===== Exercise data

What follows belongs to an exercise in optimizing a design on an open flow for a short achievable clock period and few clock cycles; a production flow would make more cautious choices.
In this exercise RTL edits were held to simulation tests only and were not proved equivalent to the original.
Power figures rest on the tool's default switching activity, not on a simulated workload.

File: flow/design.v
module anc_decoder (
    input  wire        clk,
    input  wire        rst,
    input  wire        in_valid,
    output wire        in_ready,
    input  wire [31:0] in_data,
    input  wire        in_last,
    output reg         out_valid,
    output reg  [2:0]  out_kind,
    output reg  [31:0] out_data,
    output reg  [2:0]  out_nbytes,
    output reg  [3:0]  out_bad
);
    localparam [2:0] K_PHDR = 3'd1,
                     K_MHDR = 3'd2,
                     K_MID  = 3'd3,
                     K_UDW  = 3'd4,
                     K_MEND = 3'd5,
                     K_PEND = 3'd6;
    localparam integer ROWS  = 5;
    localparam integer DEPTH = 4 * ROWS;
    localparam integer THR   = DEPTH - 3 * 4;
    localparam integer EW = 42;
    integer i, j, m;
    reg         rst_r;
    always @(posedge clk)
        rst_r <= rst;
    function [1:0] parity_pair;
        input [7:0] x;
        begin
            parity_pair = {^x, ~^x};
        end
    endfunction
    reg         in_ready_r;
    reg  [31:0] a_d;
    reg         a_l;
    reg         a_v;
    assign in_ready = in_ready_r;
    always @(posedge clk) begin
        a_d <= in_data;
        a_l <= in_last;
        a_v <= in_valid && in_ready_r;
    end
    reg  [4:0]  st;
    wire        st_ph = st[0];
    wire        st_m0 = st[1];
    wire        st_m1 = st[2];
    wire        st_mw = st[3];
    wire        st_dn = st[4];
    reg  [4:0]  ph;           
    reg  [5:0]  rem_hi;
    reg  [1:0]  rem_lo;
    reg         csd;          
    reg  [7:0]  msg_left;
    reg  [31:0] b_prev;
    wire        n4       = ph[0];                       
    wire        hi0      = (rem_hi == 6'd0);
    wire        hi1      = (rem_hi == 6'd1);
    wire        rem_lt_n = hi0 && (n4 || rem_lo != 2'd3);
    wire        rem_le_n = rem_lt_n || (n4 ? (hi1 && rem_lo == 2'd0)
                                           : (hi0 && rem_lo == 2'd3));
    wire        cs_here  = st_mw && !csd && rem_lt_n;
    wire        pad_nxt  = cs_here && n4 && (rem_lo == 2'd3);
    wire        last_w   = st_mw && (csd || (cs_here && !pad_nxt));
    wire        msg_one  = (msg_left == 8'd1);
    wire        cnt0     = (a_d[31:24] == 8'd0);
    wire        pay_end  = (st_ph && cnt0) || (last_w && msg_one);
    wire        in_udw   = st_mw && !csd;
    wire [3:0]  b_mask;
    assign b_mask[0] = in_udw && !(hi0 && rem_lo == 2'd0);
    assign b_mask[1] = in_udw && !(hi0 && rem_lo[1] == 1'b0);
    assign b_mask[2] = in_udw && !(hi0 && rem_lo != 2'd3);
    assign b_mask[3] = in_udw && !hi0 && n4;
    wire [3:0]  b_csoh;
    assign b_csoh[0] = cs_here && (rem_lo == 2'd0);
    assign b_csoh[1] = cs_here && (rem_lo == 2'd1);
    assign b_csoh[2] = cs_here && (rem_lo == 2'd2);
    assign b_csoh[3] = cs_here && (rem_lo == 2'd3);
    wire        hi_dec  = n4 || (rem_lo != 2'd3);
    reg  [5:0]  hi_m1;
    always @(*)
        for (i = 0; i < 6; i = i + 1)
            hi_m1[i] = rem_hi[i] ^ ~|(rem_hi & ((6'd1 << i) - 6'd1));
    reg  [7:0]  ml_m1;
    always @(*)
        for (i = 0; i < 8; i = i + 1)
            ml_m1[i] = msg_left[i] ^ ~|(msg_left & ((8'd1 << i) - 8'd1));
    wire [63:0] win = {b_prev, a_d};
    reg  [9:0]  b_f [0:3];
    always @(*) begin
        for (j = 0; j < 4; j = j + 1) begin
            b_f[j] = ({10{ph[0]}} & win[63 - 24 - 10 * j -: 10])
                   | ({10{ph[1]}} & win[63 - 32 - 10 * (j % 3) -: 10])
                   | ({10{ph[2]}} & win[63 - 30 - 10 * (j % 3) -: 10])
                   | ({10{ph[3]}} & win[63 - 28 - 10 * (j % 3) -: 10])
                   | ({10{ph[4]}} & win[63 - 26 - 10 * (j % 3) -: 10]);
        end
    end
    reg         c_v;
    reg  [4:0]  c_k;          
    reg  [31:0] c_cur;
    reg  [9:0]  c_f [0:3];
    reg  [3:0]  c_mask, c_csoh;
    reg         c_mend, c_pend, c_trunc, c_trail, c_flush;
    always @(posedge clk) begin
        if (rst_r) begin
            st  <= 5'b00001;
            csd <= 1'b0;
            c_v <= 1'b0;
        end else begin
            c_v <= a_v;
            if (a_v) begin
                b_prev <= a_d;
                if (st_ph)
                    msg_left <= a_d[31:24];
                if (last_w)
                    msg_left <= ml_m1;
                if (st_m1) begin
                    rem_hi <= a_d[9:4];
                    rem_lo <= a_d[3:2];
                    csd    <= 1'b0;
                    ph     <= 5'b00100;
                end
                if (st_mw) begin
                    if (hi_dec)
                        rem_hi <= hi_m1;
                    if (!n4)
                        rem_lo <= rem_lo + 2'd1;
                    ph <= {ph[3:0], ph[4]};
                    if (pad_nxt)
                        csd <= 1'b1;
                end
                if (a_l)
                    st <= 5'b00001;
                else if (st_ph)
                    st <= cnt0 ? 5'b10000 : 5'b00010;
                else if (st_m0)
                    st <= 5'b00100;
                else if (st_m1)
                    st <= 5'b01000;
                else if (st_mw && last_w)
                    st <= msg_one ? 5'b10000 : 5'b00010;
            end
        end
        c_k     <= st;
        c_cur   <= a_d;
        for (j = 0; j < 4; j = j + 1)
            c_f[j] <= b_f[j];
        c_mask  <= b_mask;
        c_csoh  <= b_csoh;
        c_mend  <= last_w;
        c_pend  <= a_l;
        c_trunc <= !pay_end && !st_dn;
        c_trail <= st_dn;
        c_flush <= (in_udw && rem_le_n) || a_l;
    end
    reg  [14:0] wc;           
    wire        c_payw  = c_k[1] | c_k[2] | c_k[3];
    reg  [14:0] wc_p1;
    always @(*)
        for (i = 0; i < 15; i = i + 1)
            wc_p1[i] = wc[i] ^ &(wc | ~((15'd1 << i) - 15'd1));
    wire [14:0] wc_new  = c_k[0] ? 15'd1 : (c_payw ? wc_p1 : wc);
    wire [1:0]  c_ppdc  = parity_pair(c_cur[9:2]);
    reg  [3:0]  lo_oh;
    wire [4:0]  nc_oh = {c_mask[3], c_mask[2] & ~c_mask[3], c_mask[1] & ~c_mask[2],
                         c_mask[0] & ~c_mask[1], ~c_mask[0]};
    reg  [7:0]  tot_oh;
    always @(*) begin
        tot_oh = 8'd0;
        for (i = 0; i < 4; i = i + 1)
            for (j = 0; j < 5; j = j + 1)
                if (lo_oh[i] && nc_oh[j])
                    tot_oh[i + j] = 1'b1;
    end
    wire        ge4   = |tot_oh[7:4];
    wire        u1    = ge4 || (c_flush && !tot_oh[0]);
    wire        u2    = c_flush && |tot_oh[7:5];
    wire [2:0]  u1n   = ge4 ? 3'd4 : {1'b0, tot_oh[3] | tot_oh[2], tot_oh[3] | tot_oh[1]};
    wire [1:0]  u2n   = {tot_oh[7] | tot_oh[6], tot_oh[7] | tot_oh[5]};
    wire [3:0]  lo_nx = c_flush ? 4'b0001 : (tot_oh[3:0] | tot_oh[7:4]);
    wire        isA   = c_k[0] | c_k[1] | c_k[2];
    wire [3:0]  c_ev  = {c_pend, c_mend, u2, isA || u1};
    wire [4:0] c_noh;
    assign c_noh[0] = !c_v || (c_ev == 4'd0);
    assign c_noh[4] = c_v && (&c_ev);
    assign c_noh[1] = c_v && (c_ev == 4'b0001 || c_ev == 4'b0010 ||
                              c_ev == 4'b0100 || c_ev == 4'b1000);
    assign c_noh[3] = c_v && (c_ev == 4'b1110 || c_ev == 4'b1101 ||
                              c_ev == 4'b1011 || c_ev == 4'b0111);
    assign c_noh[2] = !(c_noh[0] | c_noh[1] | c_noh[3] | c_noh[4]);
    reg         d_v;
    reg  [3:0]  d_ev;
    reg         d_isA, d_m1;
    reg  [3:0]  d_lo_oh;
    reg         d_ge4;
    reg  [2:0]  d_u1n;
    reg  [1:0]  d_u2n;
    reg  [7:0]  d_b   [0:3];
    reg  [3:0]  d_bad;
    reg  [8:0]  d_term [0:3];
    reg  [9:0]  d_cs;
    reg         d_cshere;
    reg  [16:0] d_pdata;      
    reg  [2:0]  d_akind;
    reg  [31:0] d_adata;
    reg  [8:0]  d_did, d_sdid, d_dcw;
    always @(posedge clk) begin
        if (rst_r) begin
            d_v   <= 1'b0;
            lo_oh <= 4'b0001;
        end else begin
            d_v <= c_v;
            if (c_v)
                lo_oh <= lo_nx;
        end
        if (c_v)
            wc <= wc_new;
        d_ev    <= (c_v && !rst_r) ? c_ev : 4'd0;
        d_isA   <= isA;
        d_m1    <= c_k[2];
        d_lo_oh <= lo_oh;
        d_ge4   <= ge4;
        d_u1n   <= u1n;
        d_u2n   <= u2n;
        for (j = 0; j < 4; j = j + 1) begin
            d_b[j]    <= c_f[j][7:0];
            d_bad[j]  <= c_mask[j] && (c_f[j][9:8] != parity_pair(c_f[j][7:0]));
            d_term[j] <= c_mask[j] ? {~^c_f[j][7:0], c_f[j][7:0]} : 9'd0;
        end
        d_cs     <= ({10{c_csoh[0]}} & c_f[0]) | ({10{c_csoh[1]}} & c_f[1])
                  | ({10{c_csoh[2]}} & c_f[2]) | ({10{c_csoh[3]}} & c_f[3]);
        d_cshere <= |c_csoh;
        d_pdata  <= c_trunc ? 17'd1 : {wc_new, c_trail, 1'b0};
        d_akind  <= c_k[0] ? K_PHDR : (c_k[1] ? K_MHDR : K_MID);
        d_adata  <= c_k[2] ? {1'b0, (c_cur[11:10] != c_ppdc), c_cur[31:2]}
                           : c_cur;
        d_did    <= c_cur[30:22];
        d_sdid   <= c_cur[20:12];
        d_dcw    <= {c_ppdc[0], c_cur[9:2]};
    end
    reg  [8:0]  lb [0:2];     
    wire [8:0]  nb [0:3];
    assign nb[0] = {d_bad[0], d_b[0]};
    assign nb[1] = {d_bad[1], d_b[1]};
    assign nb[2] = {d_bad[2], d_b[2]};
    assign nb[3] = {d_bad[3], d_b[3]};
    reg  [8:0]  q [0:6];
    always @(*) begin
        for (m = 0; m < 7; m = m + 1) begin
            q[m] = 9'd0;
            if (d_lo_oh[0] && m < 4) q[m] = q[m] | nb[m];
            if (d_lo_oh[1]) q[m] = q[m] | ((m < 1) ? lb[m] : ((m < 5) ? nb[m - 1] : 9'd0));
            if (d_lo_oh[2]) q[m] = q[m] | ((m < 2) ? lb[m] : ((m < 6) ? nb[m - 2] : 9'd0));
            if (d_lo_oh[3]) q[m] = q[m] | ((m < 3) ? lb[m] : nb[m - 3]);
        end
    end
    wire [EW-1:0] ev_u1 = {K_UDW, q[0][7:0], q[1][7:0], q[2][7:0], q[3][7:0],
                           d_u1n, q[0][8], q[1][8], q[2][8], q[3][8]};
    wire [28:0]   ev_u2 = {q[4][7:0], q[5][7:0], q[6][7:0],
                           d_u2n, q[4][8], q[5][8], q[6][8]};
    wire [EW-1:0] ev_a  = {d_akind, d_adata, 3'd0, 4'd0};
    wire [8:0]  p01  = d_term[0] + d_term[1];
    wire [8:0]  p23  = d_term[2] + d_term[3];
    wire [2:0]  badc = {2'b0, d_bad[0]} + {2'b0, d_bad[1]}
                     + {2'b0, d_bad[2]} + {2'b0, d_bad[3]};
    wire [8:0]  init = d_did + d_sdid + d_dcw;
    reg         e_v;
    reg         e_m1;
    reg  [8:0]  e_init, e_p01, e_p23;
    reg  [2:0]  e_badc;
    reg  [9:0]  e_cs;
    reg         e_cshere;
    reg  [3:0]  e_ev;
    reg  [EW-1:0] e_e0;
    reg  [28:0] e_u2;
    reg  [16:0] e_pdata;
    always @(posedge clk) begin
        if (rst_r)
            e_v <= 1'b0;
        else
            e_v <= d_v;
        if (d_v) begin
            if (d_ge4) begin
                lb[0] <= q[4];
                lb[1] <= q[5];
                lb[2] <= q[6];
            end else begin
                lb[0] <= q[0];
                lb[1] <= q[1];
                lb[2] <= q[2];
            end
        end
        e_m1     <= d_m1;
        e_init   <= init;
        e_p01    <= p01;
        e_p23    <= p23;
        e_badc   <= badc;
        e_cs     <= d_cs;
        e_cshere <= d_cshere;
        e_ev     <= rst_r ? 4'd0 : d_ev;
        e_e0     <= d_isA ? ev_a : ev_u1;
        e_u2     <= ev_u2;
        e_pdata  <= d_pdata;
    end
    reg  [8:0]  sum_a, sum_b;
    reg  [7:0]  bad_cnt;
    reg  [9:0]  cs;
    reg  [3:0]  f_ev;
    reg  [EW-1:0] f_e0;
    reg  [28:0] f_u2;
    reg  [16:0] f_pdata;
    always @(posedge clk) begin
        if (e_v) begin
            if (e_m1) begin
                sum_a   <= e_init;
                sum_b   <= 9'd0;
                bad_cnt <= 8'd0;
            end else begin
                sum_a   <= sum_a + e_p01;
                sum_b   <= sum_b + e_p23;
                bad_cnt <= bad_cnt + {5'd0, e_badc};
            end
            if (e_cshere)
                cs <= e_cs;
        end
        f_ev    <= rst_r ? 4'd0 : e_ev;
        f_e0    <= e_e0;
        f_u2    <= e_u2;
        f_pdata <= e_pdata;
    end
    wire [8:0]  sum    = sum_a + sum_b;
    wire [9:0]  cs_exp = {~sum[8], sum};
    reg  [3:0]  h_ev;
    reg  [EW-1:0] h_e0;
    reg  [28:0] h_u2;
    reg  [18:0] h_mend;       
    reg  [16:0] h_pdata;
    always @(posedge clk) begin
        h_ev    <= rst_r ? 4'd0 : f_ev;
        h_e0    <= f_e0;
        h_u2    <= f_u2;
        h_mend  <= {bad_cnt, (cs != cs_exp), cs};
        h_pdata <= f_pdata;
    end
    wire [EW-1:0] fe [0:3];
    assign fe[0] = h_e0;
    assign fe[1] = {K_UDW, h_u2[28:5], 8'd0, 1'b0, h_u2[4:3], h_u2[2:0], 1'b0};
    assign fe[2] = {K_MEND, 13'd0, h_mend, 7'd0};
    assign fe[3] = {K_PEND, 7'd0, h_pdata[16:2], 2'b00, 6'd0, h_pdata[1:0], 7'd0};
    reg  [3:0]      wbank;         
    reg  [ROWS-1:0] wrow;          
    reg  [3:0]      rbank;
    reg  [ROWS-1:0] rrow [0:3];    
    reg  [EW-1:0]   fifo [0:3][0:ROWS-1];
    reg  [DEPTH-1:0] cnt_t;        
    reg  [DEPTH-1:0] res_t;        
    wire            pop = cnt_t[0];
    function [3:0] rot4;
        input [3:0] b;
        input [3:0] by_oh;
        begin
            rot4 = ({4{by_oh[0]}} & b)
                 | ({4{by_oh[1]}} & {b[2:0], b[3]})
                 | ({4{by_oh[2]}} & {b[1:0], b[3:2]})
                 | ({4{by_oh[3]}} & {b[0], b[3:1]});
        end
    endfunction
    reg  [3:0]      h_sel [0:3];
    reg  [ROWS-1:0] h_en  [0:3];
    wire [3:0] wbank_nx;           
    wire [ROWS-1:0] wrow_nx;
    wire [3:0] fpos [0:3];         
    assign fpos[0] = 4'b0001;
    assign fpos[1] = f_ev[0] ? 4'b0010 : 4'b0001;
    assign fpos[2] = (f_ev[0] & f_ev[1]) ? 4'b0100 :
                     (f_ev[0] | f_ev[1]) ? 4'b0010 : 4'b0001;
    assign fpos[3] = (f_ev[0] & f_ev[1] & f_ev[2]) ? 4'b1000 :
                     ((f_ev[0] & f_ev[1]) | (f_ev[0] & f_ev[2]) | (f_ev[1] & f_ev[2])) ? 4'b0100 :
                     (f_ev[0] | f_ev[1] | f_ev[2]) ? 4'b0010 : 4'b0001;
    wire [3:0]      fwrap  = {1'b0, wbank_nx[3], wbank_nx[3] | wbank_nx[2],
                              wbank_nx[3] | wbank_nx[2] | wbank_nx[1]};
    wire [ROWS-1:0] frow_n = {wrow_nx[ROWS-2:0], wrow_nx[ROWS-1]};
    reg  [3:0]    fsel [0:3];
    reg  [3:0]    ftb;
    always @(*) begin
        for (m = 0; m < 4; m = m + 1)
            fsel[m] = 4'd0;
        for (i = 0; i < 4; i = i + 1) begin
            ftb = rot4(wbank_nx, fpos[i]);
            for (m = 0; m < 4; m = m + 1)
                fsel[m][i] = f_ev[i] & ftb[m];
        end
    end
    always @(posedge clk) begin
        for (m = 0; m < 4; m = m + 1) begin
            h_sel[m] <= fsel[m];
            if (rst_r || fsel[m] == 4'd0)
                h_en[m] <= {ROWS{1'b0}};
            else
                h_en[m] <= fwrap[m] ? frow_n : wrow_nx;
        end
    end
    reg  [EW-1:0] bd [0:3];        
    always @(*) begin
        for (m = 0; m < 4; m = m + 1) begin
            bd[m] = {EW{1'b0}};
            for (i = 0; i < 4; i = i + 1)
                bd[m] = bd[m] | ({EW{h_sel[m][i]}} & fe[i]);
        end
    end
    always @(posedge clk) begin
        for (m = 0; m < 4; m = m + 1)
            for (i = 0; i < ROWS; i = i + 1)
                if (h_en[m][i])
                    fifo[m][i] <= bd[m];
    end
    wire [4:0] h_noh;
    assign h_noh[0] = (h_ev == 4'd0);
    assign h_noh[4] = &h_ev;
    assign h_noh[1] = (h_ev == 4'b0001 || h_ev == 4'b0010 ||
                       h_ev == 4'b0100 || h_ev == 4'b1000);
    assign h_noh[3] = (h_ev == 4'b1110 || h_ev == 4'b1101 ||
                       h_ev == 4'b1011 || h_ev == 4'b0111);
    assign h_noh[2] = !(h_noh[0] | h_noh[1] | h_noh[3] | h_noh[4]);
    wire       wrow_adv = h_noh[4]
                        | (h_noh[3] & (wbank[1] | wbank[2] | wbank[3]))
                        | (h_noh[2] & (wbank[2] | wbank[3]))
                        | (h_noh[1] & wbank[3]);
    assign wbank_nx = rot4(wbank, h_noh[3:0]) | ({4{h_noh[4]}} & wbank);
    assign wrow_nx  = wrow_adv ? {wrow[ROWS-2:0], wrow[ROWS-1]} : wrow;
    function [DEPTH-1:0] therm_shift;
        input [DEPTH-1:0] t;
        input [4:0]       add_oh;
        input             dec;
        reg   [DEPTH+4:0] w;
        integer           k;
        begin
            w = {5'b0, t};
            therm_shift = {DEPTH{1'b0}};
            for (k = 0; k < 5; k = k + 1)
                if (add_oh[k])
                    therm_shift = therm_shift
                        | (dec ? (((w << k) | ((1 << k) - 1)) >> 1)
                               : ((w << k) | ((1 << k) - 1)));
        end
    endfunction
    wire [DEPTH-1:0] res_nx = therm_shift(res_t, c_noh, pop);
    always @(posedge clk) begin
        if (rst_r) begin
            wbank <= 4'b0001;
            wrow  <= {{(ROWS-1){1'b0}}, 1'b1};
            rbank <= 4'b0001;
            for (m = 0; m < 4; m = m + 1)
                rrow[m] <= {{(ROWS-1){1'b0}}, 1'b1};
            cnt_t <= {DEPTH{1'b0}};
            res_t <= {DEPTH{1'b0}};
        end else begin
            wbank <= wbank_nx;
            wrow  <= wrow_nx;
            if (pop) begin
                rbank <= {rbank[2:0], rbank[3]};
                for (m = 0; m < 4; m = m + 1)
                    if (rbank[m])
                        rrow[m] <= {rrow[m][ROWS-2:0], rrow[m][ROWS-1]};
            end
            cnt_t <= therm_shift(cnt_t, h_noh, pop);
            res_t <= res_nx;
        end
        in_ready_r <= !rst && (rst_r || !res_nx[THR]);
    end
    reg [EW-1:0] bank_out [0:3];
    reg [EW-1:0] head;
    always @(*) begin
        head = {EW{1'b0}};
        for (m = 0; m < 4; m = m + 1) begin
            bank_out[m] = {EW{1'b0}};
            for (i = 0; i < ROWS; i = i + 1)
                bank_out[m] = bank_out[m] | ({EW{rrow[m][i]}} & fifo[m][i]);
            head = head | ({EW{rbank[m]}} & bank_out[m]);
        end
    end
    always @(posedge clk) begin
        out_valid  <= !rst && !rst_r && pop;
        out_kind   <= head[41:39];
        out_data   <= head[38:7];
        out_nbytes <= head[6:4];
        out_bad    <= head[3:0];
    end
endmodule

==========

● **Action item**: Filter the records above for the string "rbank" and copy each matching line.

● **Answer for the task**:
    reg  [3:0]      rbank;
            rbank <= 4'b0001;
                rbank <= {rbank[2:0], rbank[3]};
                    if (rbank[m])
            head = head | ({EW{rbank[m]}} & bank_out[m]);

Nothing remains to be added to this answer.